Orientation: Environmental, social and governance (ESG) performance remains crucial information required by stakeholders as they are interested in monitoring whether companies contribute to sustainability or not.

Research purpose: The study’s purpose was to determine how the sample companies scored on the three pillars of ESG performance and to determine the relationship between ESG scores and the financial performance of selected South African listed companies, with special reference to the impact of coronavirus disease 2019 (COVID-19) on that relationship.

Motivation for the study: Because of crises such as the COVID-19 pandemic, companies tend to focus on their ESG-impact, resulting in them investing in sustainable operations.

Research approach/design and method: Linear mixed-effect regression analysis models were developed to determine the relationship between ESG scores and financial performance. The sample consisted of 104 companies listed on the Johannesburg Stock Exchange (JSE) from 2017 to 2022.

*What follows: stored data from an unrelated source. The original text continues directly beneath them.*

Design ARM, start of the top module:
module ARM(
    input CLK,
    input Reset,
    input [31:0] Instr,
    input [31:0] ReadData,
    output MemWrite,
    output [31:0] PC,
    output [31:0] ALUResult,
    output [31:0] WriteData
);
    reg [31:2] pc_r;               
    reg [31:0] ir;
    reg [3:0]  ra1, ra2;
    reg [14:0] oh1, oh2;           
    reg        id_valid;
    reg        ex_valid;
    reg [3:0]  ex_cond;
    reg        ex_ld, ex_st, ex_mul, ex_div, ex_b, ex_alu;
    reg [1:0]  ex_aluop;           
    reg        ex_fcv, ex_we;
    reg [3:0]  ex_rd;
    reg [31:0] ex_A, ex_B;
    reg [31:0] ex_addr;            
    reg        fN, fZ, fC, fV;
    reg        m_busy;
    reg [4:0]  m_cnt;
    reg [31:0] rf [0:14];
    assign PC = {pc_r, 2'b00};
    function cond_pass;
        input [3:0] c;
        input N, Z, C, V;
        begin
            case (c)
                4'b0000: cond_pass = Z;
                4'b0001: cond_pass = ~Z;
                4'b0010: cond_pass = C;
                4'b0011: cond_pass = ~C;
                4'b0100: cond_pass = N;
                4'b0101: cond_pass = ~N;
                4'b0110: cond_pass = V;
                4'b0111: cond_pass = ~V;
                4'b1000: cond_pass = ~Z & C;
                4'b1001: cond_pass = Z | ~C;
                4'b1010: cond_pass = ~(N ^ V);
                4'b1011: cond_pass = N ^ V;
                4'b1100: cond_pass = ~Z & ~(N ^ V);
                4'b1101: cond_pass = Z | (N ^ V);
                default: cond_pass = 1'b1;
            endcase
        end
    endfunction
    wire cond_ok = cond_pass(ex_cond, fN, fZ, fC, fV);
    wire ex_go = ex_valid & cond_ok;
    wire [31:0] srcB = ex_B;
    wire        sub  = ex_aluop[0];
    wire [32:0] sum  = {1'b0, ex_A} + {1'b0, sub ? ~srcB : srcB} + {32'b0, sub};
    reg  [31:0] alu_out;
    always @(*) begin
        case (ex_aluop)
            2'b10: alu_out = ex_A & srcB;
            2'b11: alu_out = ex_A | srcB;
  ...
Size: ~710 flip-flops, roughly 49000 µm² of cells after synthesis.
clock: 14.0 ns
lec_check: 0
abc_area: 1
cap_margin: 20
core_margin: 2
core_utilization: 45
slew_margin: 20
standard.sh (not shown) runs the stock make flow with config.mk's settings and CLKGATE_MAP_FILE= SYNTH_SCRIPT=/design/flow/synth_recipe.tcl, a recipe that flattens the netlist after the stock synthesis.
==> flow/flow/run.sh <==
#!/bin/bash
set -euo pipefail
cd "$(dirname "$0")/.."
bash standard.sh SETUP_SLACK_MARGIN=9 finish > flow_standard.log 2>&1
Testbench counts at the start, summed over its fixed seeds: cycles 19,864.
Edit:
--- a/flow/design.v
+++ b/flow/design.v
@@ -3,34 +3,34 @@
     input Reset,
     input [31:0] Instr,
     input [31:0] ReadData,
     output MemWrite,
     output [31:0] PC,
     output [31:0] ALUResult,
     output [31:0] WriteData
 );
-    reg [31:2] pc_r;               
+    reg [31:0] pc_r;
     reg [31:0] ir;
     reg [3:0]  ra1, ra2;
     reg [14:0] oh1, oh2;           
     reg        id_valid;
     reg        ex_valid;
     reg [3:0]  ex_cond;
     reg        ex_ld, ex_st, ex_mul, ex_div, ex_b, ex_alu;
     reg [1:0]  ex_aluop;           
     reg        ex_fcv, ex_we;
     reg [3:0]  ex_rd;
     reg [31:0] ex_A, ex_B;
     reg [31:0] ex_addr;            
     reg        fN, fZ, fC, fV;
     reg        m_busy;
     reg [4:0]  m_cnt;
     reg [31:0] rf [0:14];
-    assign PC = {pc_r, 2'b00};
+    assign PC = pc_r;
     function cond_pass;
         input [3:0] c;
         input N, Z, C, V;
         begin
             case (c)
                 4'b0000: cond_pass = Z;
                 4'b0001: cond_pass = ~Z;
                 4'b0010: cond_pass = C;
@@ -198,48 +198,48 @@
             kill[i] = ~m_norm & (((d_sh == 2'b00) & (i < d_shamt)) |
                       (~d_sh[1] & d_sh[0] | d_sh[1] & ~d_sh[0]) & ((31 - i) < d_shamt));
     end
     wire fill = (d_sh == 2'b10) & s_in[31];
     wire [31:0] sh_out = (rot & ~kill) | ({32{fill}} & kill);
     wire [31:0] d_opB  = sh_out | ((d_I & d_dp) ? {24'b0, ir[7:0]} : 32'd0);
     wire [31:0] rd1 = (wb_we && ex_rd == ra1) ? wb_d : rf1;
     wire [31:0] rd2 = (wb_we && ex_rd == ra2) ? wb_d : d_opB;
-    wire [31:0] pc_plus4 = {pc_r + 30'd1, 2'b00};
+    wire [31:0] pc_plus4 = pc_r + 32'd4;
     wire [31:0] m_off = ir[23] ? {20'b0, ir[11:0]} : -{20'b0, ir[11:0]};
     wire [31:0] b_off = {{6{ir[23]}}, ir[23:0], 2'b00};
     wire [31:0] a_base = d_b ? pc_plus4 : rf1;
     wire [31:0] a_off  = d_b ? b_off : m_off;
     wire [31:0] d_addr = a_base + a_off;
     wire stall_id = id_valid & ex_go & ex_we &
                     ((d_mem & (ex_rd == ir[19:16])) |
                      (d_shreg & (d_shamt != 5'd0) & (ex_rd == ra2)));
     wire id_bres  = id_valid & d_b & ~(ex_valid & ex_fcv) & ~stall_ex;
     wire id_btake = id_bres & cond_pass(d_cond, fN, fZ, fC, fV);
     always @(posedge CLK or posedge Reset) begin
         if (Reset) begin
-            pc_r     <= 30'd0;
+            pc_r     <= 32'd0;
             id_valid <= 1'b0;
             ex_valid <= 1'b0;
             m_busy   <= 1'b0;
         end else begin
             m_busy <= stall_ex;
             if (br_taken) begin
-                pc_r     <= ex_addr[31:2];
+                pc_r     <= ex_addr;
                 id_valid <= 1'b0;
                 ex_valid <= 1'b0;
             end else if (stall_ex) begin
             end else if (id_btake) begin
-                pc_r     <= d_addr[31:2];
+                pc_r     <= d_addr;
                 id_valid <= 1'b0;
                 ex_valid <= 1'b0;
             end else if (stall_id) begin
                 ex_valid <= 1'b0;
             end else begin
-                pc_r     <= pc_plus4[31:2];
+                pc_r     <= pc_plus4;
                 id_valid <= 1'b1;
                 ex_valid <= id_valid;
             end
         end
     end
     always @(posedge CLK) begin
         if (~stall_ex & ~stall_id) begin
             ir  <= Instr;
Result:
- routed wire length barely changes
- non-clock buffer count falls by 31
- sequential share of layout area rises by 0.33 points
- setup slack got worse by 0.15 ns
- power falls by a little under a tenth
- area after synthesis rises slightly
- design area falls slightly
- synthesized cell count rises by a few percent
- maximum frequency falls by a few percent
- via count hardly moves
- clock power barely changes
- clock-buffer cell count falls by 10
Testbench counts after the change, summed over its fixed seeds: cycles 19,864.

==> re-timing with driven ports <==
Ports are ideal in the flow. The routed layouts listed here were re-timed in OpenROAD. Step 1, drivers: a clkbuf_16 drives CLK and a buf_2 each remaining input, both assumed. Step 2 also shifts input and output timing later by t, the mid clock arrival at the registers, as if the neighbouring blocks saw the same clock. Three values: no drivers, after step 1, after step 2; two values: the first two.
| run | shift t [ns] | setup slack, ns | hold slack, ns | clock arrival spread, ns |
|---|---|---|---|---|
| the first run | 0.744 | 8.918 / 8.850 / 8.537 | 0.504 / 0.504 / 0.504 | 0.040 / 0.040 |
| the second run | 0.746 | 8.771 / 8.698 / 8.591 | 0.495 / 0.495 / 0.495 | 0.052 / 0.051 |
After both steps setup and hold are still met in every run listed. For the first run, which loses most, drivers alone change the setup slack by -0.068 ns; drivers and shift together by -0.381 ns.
This is an optimization exercise on Yosys and OpenROAD, whose aim is small area and a short achievable clock period, not a production implementation.
RTL that was checked went through simulation tests only; none was proved equivalent to the original.
The clock port is modelled as an ideal driver; clocking choices that lean on that would not hold on a real chip.

## addmuladd_3_stage_signed_18_bit_xor_reduction
module addmuladd_3_stage_signed_18_bit_xor_reduction(
	input signed [17:0] a,
	input signed [17:0] b,
	input signed [17:0] c,
	input signed [17:0] d,
	output [17:0] out,
	input clk);
	wire [17:0] h = a ^ d;
	wire [18:0] k = {a & d, 1'b0};
	wire [9:0] t, one, two, neg;
	assign t[0] = 1'b0;
	assign t[1] = h[1] | k[1] | (h[0] & k[0]);
	assign one[0] = (h[0] & ~k[0] & ~h[1] & ~k[1] & ~t[0]) | (~h[0] & k[0] & ~h[1] & ~k[1] & ~t[0]) | (h[0] & ~k[0] & h[1] & ~k[1] & ~t[0]) | (~h[0] & k[0] & h[1] & ~k[1] & ~t[0]) | (h[0] & ~k[0] & ~h[1] & k[1] & ~t[0]) | (~h[0] & k[0] & ~h[1] & k[1] & ~t[0]) | (h[0] & ~k[0] & h[1] & k[1] & ~t[0]) | (~h[0] & k[0] & h[1] & k[1] & ~t[0]) | (~h[0] & ~k[0] & ~h[1] & ~k[1] & t[0]) | (h[0] & k[0] & ~h[1] & ~k[1] & t[0]) | (~h[0] & ~k[0] & h[1] & ~k[1] & t[0]) | (h[0] & k[0] & h[1] & ~k[1] & t[0]) | (~h[0] & ~k[0] & ~h[1] & k[1] & t[0]) | (h[0] & k[0] & ~h[1] & k[1] & t[0]) | (~h[0] & ~k[0] & h[1] & k[1] & t[0]);
	assign two[0] = (h[0] & k[0] & ~h[1] & ~k[1] & ~t[0]) | (~h[0] & ~k[0] & h[1] & ~k[1] & ~t[0]) | (~h[0] & ~k[0] & ~h[1] & k[1] & ~t[0]) | (h[0] & k[0] & h[1] & k[1] & ~t[0]) | (h[0] & ~k[0] & ~h[1] & ~k[1] & t[0]) | (~h[0] & k[0] & ~h[1] & ~k[1] & t[0]) | (h[0] & ~k[0] & h[1] & k[1] & t[0]) | (~h[0] & k[0] & h[1] & k[1] & t[0]);
  ...
Size: ~1700 cells after synthesis, roughly 91 I/O pins, ~14000 um2 of cells after synthesis.
Settings: LEC_CHECK=0, ABC_AREA=1, CAP_MARGIN=20, CORE_MARGIN=2, CORE_UTILIZATION=40, CTS_BUF_LIST=sky130_fd_sc_hd__clkbuf_4 sky130_fd_sc_hd__clkbuf_8, SLEW_MARGIN=20; clock period 10.0 ns.
standard.sh (not shown) runs the stock make flow with config.mk's settings and CLKGATE_MAP_FILE= SYNTH_SCRIPT=/design/flow/synth_recipe.tcl, a recipe that flattens the netlist after the stock synthesis.
==> flow/flow/run.sh <==
#!/bin/bash
# The standard layout (standard.sh), with these changes:
#  - after the standard synthesis, inverters around full-adder cells are removed by
#    flipping the polarity of full adders (invopt.py); registers are not touched;
#  - ports are buffered with buf_1 cells (the resizer upsizes them where timing needs it);
#  - timing repair aims at a larger setup margin than the design's clock needs, so
#    the layout is optimised for the period it achieves.
set -euo pipefail
MARGIN=6.5
R=$PWD/orfs/results/sky130hd/addmuladd_3_stage_signed_18_bit_xor_reduction/base
bash standard.sh $R/1_2_yosys.v > synth.log 2>&1
cp $R/1_2_yosys.v $R/1_2_yosys_std.v
python3 flow/invopt.py $R/1_2_yosys_std.v $R/1_2_yosys.v > invopt.log 2>&1
bash standard.sh SETUP_SLACK_MARGIN=$MARGIN "BUFFER_PORTS_ARGS=-buffer_cell sky130_fd_sc_hd__buf_1" finish > layout.log 2>&1
Other scripts of this flow, unchanged in this note and not shown: flow/flow/invopt.py
==> next run, changes <==
--- a/flow/flow/run.sh
+++ b/flow/flow/run.sh
@@ -9 +9 @@
-MARGIN=6.5
+MARGIN=6.8
What happened: Design area came out higher by 1.0%. Wire length came out higher by 2.5%.
No run of this note included a check of the RTL's function; only the layout flow was run.

========
Setup of run 1:
addmuladd_3_stage_signed_18_bit_xor_reduction, a different RTL version from the one above (not shown whole).
Size in the first run: roughly 1600 cells after synthesis.
// addmuladd_3_stage_signed_18_bit_xor_reduction
module addmuladd_3_stage_signed_18_bit_xor_reduction(
	input signed [17:0] a,
	input signed [17:0] b,
	input signed [17:0] c,
	input signed [17:0] d,
	output [17:0] out,
	input clk);
export LEC_CHECK = 0
export ABC_AREA = 1
export CAP_MARGIN = 20
export CORE_MARGIN = 2
export CORE_UTILIZATION = 40
export CTS_BUF_LIST = sky130_fd_sc_hd__clkbuf_4 sky130_fd_sc_hd__clkbuf_8
export SLEW_MARGIN = 20
create_clock -name core_clock -period 10.0 [get_ports {clk}]
==> flow/flow/run.sh <==
#!/bin/bash
# The standard layout (standard.sh), with these changes:
#  - after the standard synthesis, inverters around full-adder cells are removed by
#    flipping the polarity of full adders (invopt2.py); registers are not touched;
#  - ports are buffered with buf_1 cells (the resizer upsizes them where timing needs it);
#  - timing repair aims at a larger setup margin than the design's clock needs, so
#    the layout is optimised for the period it achieves.
set -euo pipefail
MARGIN=6.8
R=$PWD/orfs/results/sky130hd/addmuladd_3_stage_signed_18_bit_xor_reduction/base
bash standard.sh $R/1_2_yosys.v > synth.log 2>&1
cp $R/1_2_yosys.v $R/1_2_yosys_std.v
python3 flow/invopt2.py $R/1_2_yosys_std.v $R/1_2_yosys.v > invopt.log 2>&1
bash standard.sh SETUP_SLACK_MARGIN=$MARGIN "BUFFER_PORTS_ARGS=-buffer_cell sky130_fd_sc_hd__buf_1" finish > layout.log 2>&1
Other scripts of this flow, unchanged in this note and not shown: flow/flow/invopt2.py
The inputs of run 2 differ from those of run 1 as listed below.
-- flow/flow/run.sh --
<<< run 1, line 8
set -euo pipefail
MARGIN=6.8
R=$PWD/orfs/results/sky130hd/addmuladd_3_stage_signed_18_bit_xor_reduction/base
>>> run 2, line 8
set -euo pipefail
MARGIN=7.0
R=$PWD/orfs/results/sky130hd/addmuladd_3_stage_signed_18_bit_xor_reduction/base
Notes after the runs:
- Run 2 vs. run 1: part of the cycle the worst path needs now larger; post-CTS setup buffer count now larger; wire length of the first global-routing pass now larger.
- Worst setup path endpoint: sn_r[18] -> run 2, sn_r[6] -> run 1
- Sequential cell count: run 1 vs run 2 identical
Function was not checked in any run of this note: the RTL went through the layout flow alone.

Main findings: We found that companies do not equitably score on the ESG performance pillars. We also found the following significant relationships: (1) Return on equity (ROE) positively impacts governance performance, (2) ESG positively impacts Tobin’s Q and (3) governance performance positively impacts ROE. Furthermore, the results show that sustainability and financial performance before and after COVID-19 are mainly not meaningful.

Practical/managerial implications: New insights are revealed in the interests of shareholders, potential investors and company management regarding how to interpret the relationship between ESG pillars and financial ratios.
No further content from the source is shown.